Context: an optimization exercise on an open-source flow, tuned for small area. The choices shown serve that exercise and are no tape-out recipe.
The RTL was checked by simulation tests, not by an equivalence proof against the original design.
Power is estimated from default activity; no workload was simulated.

==> design/flow/design.v <==
`timescale 1ns / 1ps
module uart_rx (
    input  wire       clk,
    input  wire       rst_n,
    input  wire       rx,
    output reg  [7:0] rx_data,
    output reg        rx_done
);
    reg [3:0] baud_cnt;
    reg [3:0] bit_idx;
    reg       rx_busy;
    reg       rx_d1, rx_d2;
    always @(posedge clk) begin
        rx_d1 <= rx;
        rx_d2 <= rx_d1;
    end
    wire tick = rx_busy && (baud_cnt == 4'd15);
    always @(posedge clk or negedge rst_n) begin
        if (!rst_n) begin
            baud_cnt <= 4'd0;
            bit_idx  <= 4'd0;
            rx_busy  <= 1'b0;
            rx_done  <= 1'b0;
        end else begin
            rx_done <= 1'b0;
            if (!rx_busy) begin
                if (!rx_d2) begin
                    rx_busy  <= 1'b1;
                    baud_cnt <= 4'd8;
                    bit_idx  <= 4'd0;
                end
            end else begin
                baud_cnt <= baud_cnt + 4'd1;
                if (tick) begin
                    bit_idx <= bit_idx + 4'd1;
                    if (bit_idx == 4'd9) begin
                        rx_busy <= 1'b0;
                        rx_done <= 1'b1;
                    end
                end
            end
        end
    end
    always @(posedge clk)
        if (tick && bit_idx != 4'd0 && bit_idx != 4'd9)
            rx_data <= {rx_d2, rx_data[7:1]};
endmodule
`timescale 1ns / 1ps
module uart_tx (
    input  wire       clk,
    input  wire       rst_n,
    input  wire       tx_start,
    input  wire [7:0] tx_data,
    output wire       tx,
    output wire       tx_busy
);
    reg [10:0] sh;
    reg [3:0]  baud_cnt;
    assign tx      = sh[0];
    assign tx_busy = |sh[10:1];
    always @(posedge clk or negedge rst_n) begin
        if (!rst_n) begin
            sh       <= 11'd1;
            baud_cnt <= 4'd0;
        end else if (tx_start && !tx_busy) begin
            sh <= {1'b1, tx_data, 1'b0, 1'b1};
        end else if (tx_busy) begin
            baud_cnt <= baud_cnt + 4'd1;
            if (baud_cnt == 4'd15)
                sh <= {1'b0, sh[10:1]};
        end
    end
endmodule
`timescale 1ns / 1ps
module config_manager (
    input  wire       clk,
    input  wire       rst_n,
    input  wire [1:0] dip_sw,
    output reg        config_changed
);
    reg [1:0] prev_dip_sw;
    always @(posedge clk or negedge rst_n) begin
        if (!rst_n) begin
            prev_dip_sw    <= 2'b00;
            config_changed <= 1'b0;
        end else begin
            prev_dip_sw    <= dip_sw;
            config_changed <= (prev_dip_sw != dip_sw);
        end
    end
endmodule
`timescale 1ns/1ps
module storage (
    input  wire        clk,
    input  wire        rst_n,        
    input  wire        srst_n,       
    input  wire [1:0]  dip_sw,       
    input  wire        wr_en,
    input  wire        wr_sel_in,    
    input  wire [2:0]  in_rows,
    input  wire [2:0]  in_cols,
    input  wire [2:0]  gen_rows,
    input  wire [2:0]  gen_cols,
    input  wire [4:0]  gen_off,
    input  wire        mw_en,        
    input  wire [3:0]  mw_dig,
    input  wire        gw_en,        
    input  wire [3:0]  gw_dig,
    input  wire        query_en,
    input  wire [3:0]  query_id,
    output reg         q_valid,
    output reg  [2:0]  q_rows,
    output reg  [2:0]  q_cols,
    input  wire        rd_adv,       
    output wire [3:0]  rd_dig,
    output reg  [3:0]  total_matrices,
    output reg  [4:0]  ph
);
    localparam NB = 14;
    localparam [3:0] IN_BUF0 = 4'd12, GEN_BUF0 = 4'd13;
    always @(posedge clk or negedge rst_n)
        if (!rst_n) ph <= 5'd0;
        else        ph <= (ph == 5'd24) ? 5'd0 : ph + 5'd1;
    reg [3:0] in_buf, gen_buf;
    wire [3:0] tap [0:NB-1];
    genvar gb;
    generate
        for (gb = 0; gb < NB; gb = gb + 1) begin : ring
            reg [99:0] r;
            assign tap[gb] = r[3:0];
            wire [3:0] din = (gw_en && gen_buf == gb) ? gw_dig :
                             (mw_en && in_buf  == gb) ? mw_dig : r[3:0];
            always @(posedge clk)
                r <= {din, r[99:4]};
        end
    endgenerate
    reg [99:0] snap;
    reg [4:0]  copy_cnt;
    reg [3:0]  copy_src;
    wire       copying = (copy_cnt != 5'd0);
    always @(posedge clk)
        snap <= {copying ? tap[copy_src] : snap[3:0], snap[99:4]};
    reg [4:0] rd_ptr;
    assign rd_dig = snap[rd_ptr*4 +: 4];
    reg  [35:0] s_rows;    
    reg  [35:0] s_cols;
    reg  [59:0] s_off;     
    reg  [143:0] older;    
    wire [2:0] w_rows = wr_sel_in ? in_rows : gen_rows;
    wire [2:0] w_cols = wr_sel_in ? in_cols : gen_cols;
    wire [2:0] max_pt = {1'b0, dip_sw} + 3'd2;
    reg  [11:0] same, valid;
    reg  [3:0]  same_cnt;
    integer i, j;
    always @(*) begin
        same_cnt = 4'd0;
        for (i = 0; i < 12; i = i + 1) begin
            valid[i] = (i < total_matrices);
            same[i]  = valid[i] && s_rows[3*i +: 3] == w_rows && s_cols[3*i +: 3] == w_cols;
            same_cnt = same_cnt + {3'd0, same[i]};
        end
    end
    wire        use_same = (same_cnt >= {1'b0, max_pt});
    wire [11:0] cand = use_same ? same : valid;
    reg [11:0] oldest;
    reg [3:0]  oldest_pos;
    always @(*) begin
        oldest_pos = 4'd0;
        for (i = 0; i < 12; i = i + 1) begin
            oldest[i] = cand[i];
            for (j = 0; j < 12; j = j + 1) begin
                if (j < i) oldest[i] = oldest[i] & (!cand[j] | !older[12*j+i]);
                if (j > i) oldest[i] = oldest[i] & (!cand[j] |  older[12*i+j]);
            end
            if (oldest[i]) oldest_pos = oldest_pos | i;
        end
    end
    wire [3:0] find_pos = (use_same || total_matrices == 4'd12) ? oldest_pos : total_matrices;
    reg       wr_state;
    reg [3:0] write_pos;
    reg [2:0] cur_rows, cur_cols;
    reg       cur_in;
    always @(posedge clk) begin
        if (!wr_state && wr_en) begin
            write_pos <= find_pos;
            cur_rows  <= w_rows;
            cur_cols  <= w_cols;
            cur_in    <= wr_sel_in;
        end
    end
    always @(posedge clk or negedge srst_n) begin
        if (!srst_n) begin
            wr_state       <= 1'b0;
            total_matrices <= 4'd0;
            q_valid        <= 1'b0;
        end else begin
            q_valid <= 1'b0;
            if (!wr_state) begin
                if (wr_en) wr_state <= 1'b1;
            end else begin
                wr_state <= 1'b0;
                if (write_pos == total_matrices)
                    total_matrices <= total_matrices + 4'd1;
            end
            if (query_en && query_id < total_matrices)
                q_valid <= 1'b1;
        end
    end
    always @(posedge clk) begin
        if (wr_state) begin
            for (i = 0; i < 12; i = i + 1) begin
                if (write_pos == i) begin
                    s_rows[3*i +: 3] <= cur_rows;
                    s_cols[3*i +: 3] <= cur_cols;
                    s_off[5*i +: 5]  <= cur_in ? 5'd0 : gen_off;
                end
                for (j = i + 1; j < 12; j = j + 1) begin
                    if (write_pos == j) older[12*i+j] <= 1'b1;
                    if (write_pos == i) older[12*i+j] <= 1'b0;
                end
            end
        end
    end
    reg [47:0] map;        
    wire [3:0] old_buf = map[4*write_pos +: 4];
    always @(posedge clk or negedge rst_n) begin
        if (!rst_n) begin
            map     <= {4'd11, 4'd10, 4'd9, 4'd8, 4'd7, 4'd6, 4'd5, 4'd4, 4'd3, 4'd2, 4'd1, 4'd0};
            in_buf  <= IN_BUF0;
            gen_buf <= GEN_BUF0;
        end else if (wr_state) begin
            map[4*write_pos +: 4] <= cur_in ? in_buf : gen_buf;
            if (cur_in) in_buf  <= old_buf;
            else        gen_buf <= old_buf;
        end
    end
    wire q_acc = query_en && (query_id < total_matrices);
    always @(posedge clk or negedge rst_n) begin
        if (!rst_n) begin
            copy_cnt <= 5'd0;
        end else if (q_acc) begin
            copy_cnt <= 5'd25;
        end else if (copying) begin
            copy_cnt <= copy_cnt - 5'd1;
        end
    end
    wire [4:0] q_off = s_off[5*query_id +: 5];
    wire [5:0] qp0 = {1'b0, q_off} - {1'b0, ph} - 6'd1;
    wire [5:0] qp1 = qp0[5] ? qp0 + 6'd25 : qp0;
    always @(posedge clk) begin
        if (q_acc)
            rd_ptr <= qp1[4:0];
        else if (!rd_adv)
            rd_ptr <= (rd_ptr == 5'd0) ? 5'd24 : rd_ptr - 5'd1;
    end
    always @(posedge clk) begin
        if (q_acc) begin
            copy_src <= map[4*query_id +: 4];
            q_rows   <= s_rows[3*query_id +: 3];
            q_cols   <= s_cols[3*query_id +: 3];
        end
    end
endmodule
`timescale 1ns / 1ps
module matrix_in (
    input  wire       clk,
    input  wire       rst_n,
    input  wire       en,
    input  wire       rx_done,
    input  wire [7:0] rx_data,
    input  wire [4:0] ph,
    output reg  [2:0] matrix_rows,
    output reg  [2:0] matrix_cols,
    output reg        input_data_done,
    output reg        error_latched,
    output wire       mw_en,
    output wire [3:0] mw_dig
);
    reg [4:0] recv_count;     
    reg [8:0] rx_quiet_cnt;   
    reg       dim_bad;
    reg       elem_bad;
    reg       pend;           
    wire quiet_end = rx_quiet_cnt[8] & rx_quiet_cnt[5] & rx_quiet_cnt[3] & rx_quiet_cnt[2];
    wire commit    = en && (recv_count != 5'd0) && quiet_end;
    wire bad_dim   = (rx_data == 8'd0) || (rx_data > 8'd5);
    wire take = en && rx_done && recv_count < 5'd27 && !commit;
    always @(posedge clk) begin
        if (take) begin
            if (recv_count == 5'd0) begin
                matrix_rows <= rx_data[2:0];
                dim_bad     <= bad_dim;
                elem_bad    <= 1'b0;
            end else if (recv_count == 5'd1) begin
                matrix_cols <= rx_data[2:0];
                dim_bad     <= dim_bad | bad_dim;
            end else begin
                elem_bad <= elem_bad | (rx_data > 8'd9);
            end
        end
    end
    wire [4:0] n_elem = (recv_count >= 5'd2) ? recv_count - 5'd2 : 5'd0;
    wire       place  = pend && (ph == recv_count - 5'd3);
    wire       zero   = (recv_count != 5'd0) && (ph >= n_elem);
    assign mw_en  = place | zero;
    assign mw_dig = place ? rx_data[3:0] : 4'd0;
    always @(posedge clk or negedge rst_n) begin
        if (!rst_n) begin
            recv_count      <= 5'd0;
            rx_quiet_cnt    <= 9'd0;
            pend            <= 1'b0;
            error_latched   <= 1'b0;
            input_data_done <= 1'b0;
        end else begin
            input_data_done <= 1'b0;
            if (en && rx_done) begin
                if (recv_count < 5'd27 && !commit) begin
                    recv_count <= recv_count + 5'd1;
                    if (recv_count >= 5'd2)
                        pend <= 1'b1;
                end
                rx_quiet_cnt <= 9'd0;
            end else if (en && recv_count != 5'd0) begin
                rx_quiet_cnt <= rx_quiet_cnt + 9'd1;
            end else begin
                rx_quiet_cnt <= 9'd0;
            end
            if (commit) begin
                error_latched <= 1'b0;
                if (recv_count >= 5'd2) begin
                    if (dim_bad || elem_bad)
                        error_latched <= 1'b1;
                    else
                        input_data_done <= 1'b1;
                end
                recv_count   <= 5'd0;
                rx_quiet_cnt <= 9'd0;
            end
            if (place)
                pend <= 1'b0;
        end
    end
endmodule
`timescale 1ns / 1ps
module gen #(
    parameter RAND_SEED = 32'h87654321
) (
    input  wire       clk,
    input  wire       rst_n,
    input  wire       en,
    input  wire       rx_done,
    input  wire [7:0] rx_data,
    input  wire [4:0] ph,
    output reg  [2:0] m_reg,
    output reg  [2:0] n_reg,
    output reg        wr_done,
    output reg        gen_done,
    output reg        error_latched,
    output wire       gw_en,
    output wire [3:0] gw_dig,
    output reg  [4:0] gen_off
);
    localparam [2:0]
        S_IDLE  = 3'd0,
        S_RECV  = 3'd1,
        S_CHECK = 3'd2,
        S_GEN   = 3'd3,
        S_WRITE = 3'd4,
        S_DONE  = 3'd5,
        S_ERROR = 3'd6;
    reg [2:0]  state;
    reg [2:0]  recv_index;    
    reg [8:0]  rx_quiet_cnt;  
    reg [3:0]  k_reg;
    reg [1:0]  mode_reg;
    reg        dim_bad, k_bad;
    reg [3:0]  matrix_counter;
    reg [2:0]  row, col;      
    reg [3:0]  e_mod10;       
    reg [31:0] lfsr_reg;
    wire [31:0] lfsr_next = {lfsr_reg[30:0], lfsr_reg[31] ^ lfsr_reg[21] ^ lfsr_reg[1] ^ lfsr_reg[0]};
    wire quiet_end = rx_quiet_cnt[8] & rx_quiet_cnt[5] & rx_quiet_cnt[3] & rx_quiet_cnt[2];
    wire bad_dim   = (rx_data == 8'd0) || (rx_data > 8'd5);
    wire elem      = (state == S_GEN) && (row < m_reg);
    wire take      = (state == S_RECV) && rx_done && (recv_index < 3'd4);
    reg [3:0] elem_value;
    always @(*) begin
        case (mode_reg)
            2'b00: elem_value = (lfsr_reg[3:0] >= 4'd10) ? lfsr_reg[3:0] - 4'd10 : lfsr_reg[3:0];
            2'b01: elem_value = e_mod10;
            2'b10: elem_value = {1'b0, row} + {1'b0, col};
            default: elem_value = {3'b000, row == col};
        endcase
    end
    always @(posedge clk or negedge rst_n) begin
        if (!rst_n) begin
            state         <= S_IDLE;
            recv_index    <= 3'd0;
            rx_quiet_cnt  <= 9'd0;
            gen_done      <= 1'b0;
            error_latched <= 1'b0;
            wr_done       <= 1'b0;
            lfsr_reg      <= RAND_SEED;
        end else begin
            wr_done <= 1'b0;
            case (state)
                S_IDLE: begin
                    if (en) begin
                        state         <= S_RECV;
                        recv_index    <= 3'd0;
                        rx_quiet_cnt  <= 9'd0;
                        gen_done      <= 1'b0;
                        error_latched <= 1'b0;
                    end
                end
                S_RECV: begin
                    if (take) begin
                        recv_index   <= recv_index + 3'd1;
                        rx_quiet_cnt <= 9'd0;
                    end else if (recv_index != 3'd0) begin
                        if (!quiet_end)
                            rx_quiet_cnt <= rx_quiet_cnt + 9'd1;
                    end
                    if ((recv_index >= 3'd3 && quiet_end) || recv_index[2])
                        state <= S_CHECK;
                    if (!en)
                        state <= S_IDLE;
                end
                S_CHECK: begin
                    if (dim_bad || k_bad || recv_index < 3'd3) begin
                        error_latched <= 1'b1;
                        state         <= S_ERROR;
                    end else begin
                        error_latched <= 1'b0;
                        state         <= S_GEN;
                    end
                end
                S_GEN: begin
                    if (elem)
                        lfsr_reg <= lfsr_next;
                    else
                        state <= S_WRITE;
                end
                S_WRITE: begin
                    wr_done <= 1'b1;
                    if (matrix_counter + 4'd1 >= k_reg)
                        state <= S_DONE;
                    else
                        state <= S_GEN;
                end
                S_DONE: begin
                    gen_done <= 1'b1;
                    if (!en) state <= S_IDLE;
                end
                S_ERROR: begin
                    if (!en) state <= S_IDLE;
                end
                default: state <= S_IDLE;
            endcase
        end
    end
    always @(posedge clk) begin
        if (take) begin
            case (recv_index[1:0])
                2'd0: begin
                    m_reg    <= rx_data[2:0];
                    dim_bad  <= bad_dim;
                    mode_reg <= 2'd0;
                end
                2'd1: begin
                    n_reg   <= rx_data[2:0];
                    dim_bad <= dim_bad | bad_dim;
                end
                2'd2: begin
                    k_reg <= rx_data[3:0];
                    k_bad <= (rx_data == 8'd0) || (rx_data > 8'd12);
                end
                default: mode_reg <= rx_data[1:0];
            endcase
        end
        if (state == S_CHECK)
            matrix_counter <= 4'd0;
        else if (state == S_WRITE)
            matrix_counter <= matrix_counter + 4'd1;
        if (elem) begin
            e_mod10 <= (e_mod10 == 4'd9) ? 4'd0 : e_mod10 + 4'd1;
            if (col + 3'd1 == n_reg) begin
                col <= 3'd0;
                row <= row + 3'd1;
            end else begin
                col <= col + 3'd1;
            end
        end else if (state == S_CHECK || state == S_GEN) begin
            row     <= 3'd0;
            col     <= 3'd0;
            e_mod10 <= 4'd0;
        end
    end
    reg [3:0] pv;
    reg       pv5;
    reg [3:0] pd1, pd2, pd3, pd4;
    always @(posedge clk or negedge rst_n) begin
        if (!rst_n) begin
            pv  <= 4'd0;
            pv5 <= 1'b0;
        end else begin
            pv  <= {pv[2:0], elem};
            pv5 <= pv[3];
        end
    end
    always @(posedge clk) begin
        pd1 <= elem_value;
        pd2 <= pd1;
        pd3 <= pd2;
        pd4 <= pd3;
        if (pv[3] && !pv5)
            gen_off <= ph;
    end
    assign gw_en  = pv[3];
    assign gw_dig = pd4;
endmodule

■ **PROBLEM STATEMENT**:
In the listing above, find the line containing "wire [5:0] qp0" and the line containing "reg [4:0] recv_count;", then retype both and every line between them exactly, with nothing else.

■ **SOLUTION**:
    wire [5:0] qp0 = {1'b0, q_off} - {1'b0, ph} - 6'd1;
    wire [5:0] qp1 = qp0[5] ? qp0 + 6'd25 : qp0;
    always @(posedge clk) begin
        if (q_acc)
            rd_ptr <= qp1[4:0];
        else if (!rd_adv)
            rd_ptr <= (rd_ptr == 5'd0) ? 5'd24 : rd_ptr - 5'd1;
    end
    always @(posedge clk) begin
        if (q_acc) begin
            copy_src <= map[4*query_id +: 4];
            q_rows   <= s_rows[3*query_id +: 3];
            q_cols   <= s_cols[3*query_id +: 3];
        end
    end
endmodule
`timescale 1ns / 1ps
module matrix_in (
    input  wire       clk,
    input  wire       rst_n,
    input  wire       en,
    input  wire       rx_done,
    input  wire [7:0] rx_data,
    input  wire [4:0] ph,
    output reg  [2:0] matrix_rows,
    output reg  [2:0] matrix_cols,
    output reg        input_data_done,
    output reg        error_latched,
    output wire       mw_en,
    output wire [3:0] mw_dig
);
    reg [4:0] recv_count;     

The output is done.